Audit backups and create reports with AWS Backup Audit Manager - AWS Backup

Audit backups and create reports with AWS Backup Audit Manager


AWS Backup Audit Manager is not available in Asia Pacific (Jakarta) Region, China (Beijing) Region, China (Ningxia) Region, Asia Pacific (Osaka) Region, AWS GovCloud (US-West), and AWS GovCloud (US-East) Regions.

You can use AWS Backup Audit Manager to audit the compliance of your AWS Backup policies against controls that you define. A control is a procedure designed to audit the compliance of a backup requirement, such as the backup frequency or the backup retention period.

AWS Backup Audit Manager helps you answer questions such as:

  • "Am I backing up all my resources?"

  • "Are all of my backups encrypted?"

  • "Are my backups taking place daily?"

You can use AWS Backup Audit Manager to find backup activity and resources that are not yet compliant with the controls that you defined. Note that only active resources will be included when controls evaluate resources for compliance. For example, an Amazon EC2 instance in a running state will be evaluated. An EC2 instance in a stopped state will not be included in the compliance evaluation.

You can also use it to automatically generate an audit trail of daily and on-demand reports for your backup governance purposes.

The following steps provide an overview of how to use AWS Backup Audit Manager. For detailed walkthroughs, choose one of the topics at the end of this page.

  1. Create frameworks that contain one or more governance control templates. The preceding questions are examples of three governance control templates. You can customize the parameters of some governance control templates. For example, you can customize the last control to ask, “Are my backups taking place weekly?” instead of daily.

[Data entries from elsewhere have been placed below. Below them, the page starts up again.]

This is an optimization exercise on Yosys and OpenROAD, whose aim is small area, not a production implementation.
Function was checked by simulation only, so behaviour that the tests miss may differ from the original.
Power figures rest on the tool's default switching activity, not on a simulated workload.

`design/flow/config.mk`:
```
export PLATFORM = sky130hd
export DESIGN_NAME = datapath
export DESIGN_NICKNAME = datapath
export VERILOG_FILES = /design/flow/design.v
export SDC_FILE = /design/flow/constraint.sdc
export NUM_CORES = 4
export LEC_CHECK = 0
export CAP_MARGIN = 20
export CORE_MARGIN = 2
export CORE_UTILIZATION = 40
export PLACE_DENSITY = 0.6
export SLEW_MARGIN = 20
```
`design/flow/constraint.sdc`:
```
create_clock -name core_clock -period 5.5 [get_ports {clk}]
set_input_delay 1.1000 -clock core_clock [delete_from_list [all_inputs] [get_ports {clk}]]
set_output_delay 1.1000 -clock core_clock [all_outputs]
set_load 0.01 [all_outputs]
```
`design/flow/design.v`:
```
module decoder (
    input  logic [32-1:0] instr_i,
    output logic [12-1:0]    ctrl_o
);
    localparam logic [5:0] OpSpecial = 6'h00;
    localparam logic [5:0] OpJ       = 6'h02;
    localparam logic [5:0] OpBeq     = 6'h04;
    localparam logic [5:0] OpBne     = 6'h05;
    localparam logic [5:0] OpAddiu   = 6'h09;
    localparam logic [5:0] OpOri     = 6'h0d;
    localparam logic [5:0] OpLui     = 6'h0f;
    localparam logic [5:0] OpLw      = 6'h23;
    localparam logic [5:0] OpSw      = 6'h2b;
    localparam logic [5:0] FnAddu = 6'h21;
    localparam logic [5:0] FnSubu = 6'h23;
    localparam logic [5:0] FnAnd  = 6'h24;
    localparam logic [5:0] FnOr   = 6'h25;
    localparam logic [5:0] FnXor  = 6'h26;
    localparam logic [5:0] FnSlt  = 6'h2a;
    logic [5:0] opcode;
    logic [5:0] funct;
    logic [12-1:0] dec;
    assign opcode = instr_i[31:26];
    assign funct  = instr_i[5:0];
    always_comb begin
        dec = '0;
        case (opcode)
            OpSpecial: begin
                dec[5] = 1'b1;
                case (funct)
                    FnAddu:  dec[11:9] = 3'd0;
                    FnSubu:  dec[11:9] = 3'd1;
                    FnAnd:   dec[11:9] = 3'd2;
                    FnOr:    dec[11:9] = 3'd3;
                    FnXor:   dec[11:9] = 3'd4;
                    FnSlt:   dec[11:9] = 3'd5;
                    default: dec[5] = 1'b0;  
                endcase
            end
            OpAddiu: begin
                dec[11:9]    = 3'd0;
                dec[8]   = 1'b1;
                dec[7]  = 1'b1;
                dec[6]    = 1'b1;
                dec[5] = 1'b1;
            end
            OpOri: begin
                dec[11:9]    = 3'd3;
                dec[8]   = 1'b1;
                dec[6]    = 1'b1;
                dec[5] = 1'b1;
            end
            OpLui: begin
                dec[11:9]    = 3'd6;
                dec[8]   = 1'b1;
                dec[6]    = 1'b1;
                dec[5] = 1'b1;
            end
            OpLw: begin
                dec[11:9]    = 3'd0;
                dec[8]   = 1'b1;
                dec[7]  = 1'b1;
                dec[6]    = 1'b1;
                dec[5] = 1'b1;
                dec[4]  = 1'b1;
            end
            OpSw: begin
                dec[11:9]    = 3'd0;
                dec[8]   = 1'b1;
                dec[7]  = 1'b1;
                dec[3] = 1'b1;
            end
            OpBeq: begin
                dec[11:9]    = 3'd0;
                dec[7]  = 1'b1;
                dec[2]   = 1'b1;
            end
            OpBne: begin
                dec[11:9]    = 3'd0;
                dec[7]  = 1'b1;
                dec[2]   = 1'b1;
                dec[1] = 1'b1;
            end
            OpJ: dec[0] = 1'b1;
            default: dec = '0;
        endcase
        if ((dec[6] ? instr_i[20:16] : instr_i[15:11]) == '0) begin
            dec[5] = 1'b0;
        end
    end
    assign ctrl_o = dec;
endmodule
module regFile (
    input  logic                    clk,
    input  logic                    we_i,
    input  logic [5-1:0] wa_i,
    input  logic [32-1:0]   wd_i,
    input  logic [5-1:0] ra1_i,
    input  logic [5-1:0] ra2_i,
    output logic [32-1:0]   rd1_o,
    output logic [32-1:0]   rd2_o
);
    logic [32-1:0] regs [1:32-1];  
    always_ff @(posedge clk) begin
        if (we_i && wa_i != '0) begin
            regs[wa_i] <= wd_i;
        end
    end
    assign rd1_o = (ra1_i == '0) ? '0 : (we_i && ra1_i == wa_i) ? wd_i : regs[ra1_i];
    assign rd2_o = (ra2_i == '0) ? '0 : (we_i && ra2_i == wa_i) ? wd_i : regs[ra2_i];
endmodule
module stageReg #(
    parameter int W = 1
) (
    input  logic         clk,
    input  logic         rstN_i,
    input  logic         hold_i,
    input  logic         clear_i,
    input  logic [W-1:0] d_i,
    output logic [W-1:0] q_o
);
    always_ff @(posedge clk or negedge rstN_i) begin
        if (!rstN_i) begin
            q_o <= '0;
        end else if (!hold_i) begin
            if (clear_i) begin
                q_o <= '0;
            end else begin
                q_o <= d_i;
            end
        end
    end
endmodule
module alu (
    input  logic [2:0]            op_i,
    input  logic [32-1:0] a_i,
    input  logic [32-1:0] b_i,
    output logic [32-1:0] y_o
);
    logic lessThan;
    assign lessThan = $signed(a_i) < $signed(b_i);
    always_comb begin
        case (op_i)
            3'd0: y_o = a_i + b_i;  
            3'd1: y_o = a_i - b_i;
            3'd2: y_o = a_i & b_i;
            3'd3:  y_o = a_i | b_i;
            3'd4: y_o = a_i ^ b_i;
            3'd5: y_o = {{(32 - 1){1'b0}}, lessThan};
            3'd6: y_o = b_i << 16;
            default:  y_o = '0;
        endcase
    end
endmodule
module hazardUnit (
    input  logic [5-1:0] rsD_i,
    input  logic [5-1:0] rtD_i,
    input  logic [5-1:0] rsE_i,
    input  logic [5-1:0] rtE_i,
    input  logic [5-1:0] dstE_i,
    input  logic [5-1:0] dstM_i,
    input  logic                    regWriteM_i,
    input  logic                    memReadE_i,
    input  logic                    takenE_i,
    input  logic                    iStall_i,
    input  logic                    dStall_i,
    output logic                    freeze_o,
    output logic                    stallD_o,
    output logic                    flushD_o,
    output logic                    flushE_o,
    output logic                    fwdA_o,
    output logic                    fwdB_o
);
    logic loadUse;
    assign freeze_o = iStall_i | dStall_i;  
    assign loadUse = memReadE_i && dstE_i != '0 && (dstE_i == rsD_i || dstE_i == rtD_i);
    assign stallD_o = loadUse;
    assign flushE_o = loadUse;
    assign flushD_o = takenE_i;  
    assign fwdA_o = regWriteM_i && dstM_i == rsE_i;
    assign fwdB_o = regWriteM_i && dstM_i == rtE_i;
endmodule
module datapath (
    input  logic                    clk,
    input  logic                    rstN_i,
    input  logic                    iStall_i,
    input  logic                    dStall_i,
    output logic [32-1:0]   pcF_o,
    output logic                    instEnF_o,
    input  logic [32-1:0]   instrF_i,
    output logic                    memEnM_o,
    output logic [32-1:0]   memAddrM_o,
    output logic [3:0]              memWenM_o,
    output logic [32-1:0]   memWdataM_o,
    input  logic [32-1:0]   memRdataM_i,
    output logic [32-1:0]   debugWbPc_o,
    output logic [3:0]              debugWbRfWen_o,
    output logic [5-1:0] debugWbRfWnum_o,
    output logic [32-1:0]   debugWbRfWdata_o
);
    localparam logic [29:0] ResetPc = 30'(32'hbfc00000 >> 2) - 30'd1;
    logic        freeze;
    logic [1:0]  step;         
    logic        valid;        
    logic [29:0] pc;           
    logic        redirect;     
    logic [29:0] target;       
    logic        takenE;       
    logic [31:0] ir;
    logic [31:0] aReg;         
    logic [31:0] bReg;         
    assign freeze = iStall_i | dStall_i;
    logic [5:0] op, fn;
    logic       opR, opAddiu, opOri, opLui, opLw, opSw, opBeq, opBne, opJ;
    logic       fnAdd, fnSub, fnAnd, fnOr, fnXor, fnSlt, rValid;
    logic [4:0] rtE, dstE;
    logic       regWrite;
    assign op  = ir[31:26];
    assign fn  = ir[5:0];
    assign rtE = ir[20:16];
    assign opR     = op == 6'h00;
    assign opJ     = op == 6'h02;
    assign opBeq   = op == 6'h04;
    assign opBne   = op == 6'h05;
    assign opAddiu = op == 6'h09;
    assign opOri   = op == 6'h0d;
    assign opLui   = op == 6'h0f;
    assign opLw    = op == 6'h23;
    assign opSw    = op == 6'h2b;
    assign fnAdd = fn == 6'h21;
    assign fnSub = fn == 6'h23;
    assign fnAnd = fn == 6'h24;
    assign fnOr  = fn == 6'h25;
    assign fnXor = fn == 6'h26;
    assign fnSlt = fn == 6'h2a;
    assign rValid = opR & (fnAdd | fnSub | fnAnd | fnOr | fnXor | fnSlt);
    assign dstE = opR ? ir[15:11] : rtE;
    assign regWrite = valid & (rValid | opAddiu | opOri | opLui | opLw) & (dstE != 5'd0);
    logic [1:0]  ph;           
    logic [1:0]  ph3;          
    logic [31:0] ring4 [1:7][0:3];
    logic [31:0] ring3 [0:2];
    logic        wbValid;
    logic [4:0]  wbDst;
    logic [31:0] wb;
    logic        wbRet;        
    logic [1:0]  wbDst3;
    logic [4:0]  ra;
    logic [1:0]  pos4, pos3, ra3;
    logic [4:0]  phys;
    logic [31:0] slot [0:31];
    logic [31:0] rdata;
    logic [31:0] result;
    always_ff @(posedge clk or negedge rstN_i) begin
        if (!rstN_i) begin
            ph  <= 2'd0;
            ph3 <= 2'd0;
        end else begin
            ph  <= ph + 2'd1;
            ph3 <= (ph3 == 2'd2) ? 2'd0 : ph3 + 2'd1;
        end
    end
    assign wbDst3 = wbDst[1:0] - 2'd1;
    assign wbRet  = wbValid & ((wbDst[4:2] == 3'd0) ? (wbDst3 == ph3) : (wbDst[1:0] == ph));
    for (genvar q = 1; q < 8; q++) begin : g_ring4
        always_ff @(posedge clk) begin
            ring4[q][0] <= ring4[q][1];
            ring4[q][1] <= ring4[q][2];
            ring4[q][2] <= ring4[q][3];
            ring4[q][3] <= (wbValid && wbDst[4:2] == 3'(q) && wbDst[1:0] == ph) ? wb : ring4[q][0];
        end
        for (genvar k = 0; k < 4; k++) begin : g_slot
            assign slot[4 * q + k] = ring4[q][k];
        end
    end
    always_ff @(posedge clk) begin
        ring3[0] <= ring3[1];
        ring3[1] <= ring3[2];
        ring3[2] <= (wbValid && wbDst[4:2] == 3'd0 && wbDst3 == ph3) ? wb : ring3[0];
    end
    assign slot[0] = ring3[0];
    assign slot[1] = ring3[1];
    assign slot[2] = ring3[2];
    assign slot[3] = 32'd0;
    assign ra   = (step == 2'd0) ? instrF_i[25:21] : rtE;
    assign pos4 = ra[1:0] - ph;
    assign ra3  = ra[1:0] - 2'd1;
    always_comb begin
        case ({ra3, ph3})
            {2'd0, 2'd1}, {2'd1, 2'd2}, {2'd2, 2'd0}: pos3 = 2'd2;
            {2'd0, 2'd2}, {2'd1, 2'd0}, {2'd2, 2'd1}: pos3 = 2'd1;
            default:                                 pos3 = 2'd0;
        endcase
    end
    assign phys  = (ra[4:2] != 3'd0) ? {ra[4:2], pos4} : (ra == 5'd0) ? 5'd3 : {3'd0, pos3};
    assign rdata = (wbValid && wbDst == ra) ? wb : slot[phys];
    logic [31:0] imm, opA, opB, sum, aluOut;
    logic [29:0] pcInc;
    logic        isBr, sub, lessThan, equal, taken;
    assign pcInc = pc + 30'd1;
    assign isBr  = opBeq | opBne;
    assign imm   = opOri ? {16'd0, ir[15:0]} : {{16{ir[15]}}, ir[15:0]};
    assign sub   = opR & (fnSub | fnSlt);
    assign opA = isBr ? {pcInc, 2'b00} : aReg;
    assign opB = isBr ? {imm[29:0], 2'b00} : (opR ? bReg : imm);
    assign sum = opA + (sub ? ~opB : opB) + {31'd0, sub};
    assign lessThan = (aReg[31] ^ bReg[31]) ? aReg[31] : sum[31];
    assign equal    = aReg == bReg;
    assign taken    = opJ | (isBr & (equal ^ opBne));
    always_comb begin
        if (opLui)                     aluOut = {ir[15:0], 16'd0};
        else if (opOri | (opR & fnOr)) aluOut = aReg | opB;
        else if (opR & fnAnd)          aluOut = aReg & opB;
        else if (opR & fnXor)          aluOut = aReg ^ opB;
        else if (opR & fnSlt)          aluOut = {31'd0, lessThan};
        else                           aluOut = sum;
    end
    logic        commit, wen;
    logic [29:0] pcNext;
    assign result = opLw ? memRdataM_i : aReg;
    assign commit = (step == 2'd0) & ~freeze & ~(regWrite & wbValid & ~wbRet);
    assign wen    = commit & regWrite;
    assign pcNext = redirect ? target : pcInc;
    always_ff @(posedge clk or negedge rstN_i) begin
        if (!rstN_i) begin
            wbValid <= 1'b0;
        end else if (wen) begin
            wbValid <= 1'b1;
        end else if (wbRet) begin
            wbValid <= 1'b0;
        end
    end
    always_ff @(posedge clk) begin
        if (wen) begin
            wb    <= result;
            wbDst <= dstE;
        end
    end
    always_ff @(posedge clk or negedge rstN_i) begin
        if (!rstN_i) begin
            step     <= 2'd0;
            valid    <= 1'b0;
            pc       <= ResetPc;
            redirect <= 1'b0;
        end else begin
            case (step)
                2'd0:    if (commit) step <= 2'd1;
                2'd1:    step <= 2'd2;
                default: step <= 2'd0;
            endcase
            if (commit) begin
                valid    <= 1'b1;
                pc       <= pcNext;
                redirect <= valid & takenE;
            end
        end
    end
    always_ff @(posedge clk) begin
        if (commit) begin
            ir   <= instrF_i;
            aReg <= (wen && dstE == instrF_i[25:21]) ? result : rdata;
        end
        if (step == 2'd1) begin
            bReg <= rdata;
        end
        if (step == 2'd2) begin
            aReg   <= aluOut;
            takenE <= taken;
            if (opJ | isBr) target <= opJ ? {pcInc[29:26], ir[25:0]} : sum[31:2];
        end
    end
    assign pcF_o     = {pcNext, 2'b00};
    assign instEnF_o = step == 2'd0;
    assign memEnM_o    = (step == 2'd0) & valid & (opLw | opSw);
    assign memAddrM_o  = aReg;
    assign memWenM_o   = {4{commit & valid & opSw}};
    assign memWdataM_o = bReg;
    assign debugWbPc_o      = {pc, 2'b00};
    assign debugWbRfWen_o   = {4{wen}};
    assign debugWbRfWnum_o  = dstE;
    assign debugWbRfWdata_o = result;
endmodule
```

  2. View your framework to see how many of your resources are compliant (or non-compliant) with the controls you defined in that framework.

  3. Create reports of your backup and compliance status. Store these reports as demonstrable evidence of your compliance practices, or to identify individual backup activities and resources that are not yet in compliance.

    AWS Backup Audit Manager automatically generates a new report for you every 24 hours and publishes it to Amazon S3. You can also generate on-demand reports.


Before you create your first compliance-related framework, you must turn on resource tracking. Doing so allows AWS Config to track your AWS Backup resources. For technical documentation about how to manage resource tracking, see Setting up AWS Config with the console in the AWS Config Developer Guide.

Charges apply when you turn on resource tracking. For information about resource tracking pricing and billing for AWS Backup Audit Manager, see Metering, costs, and billing.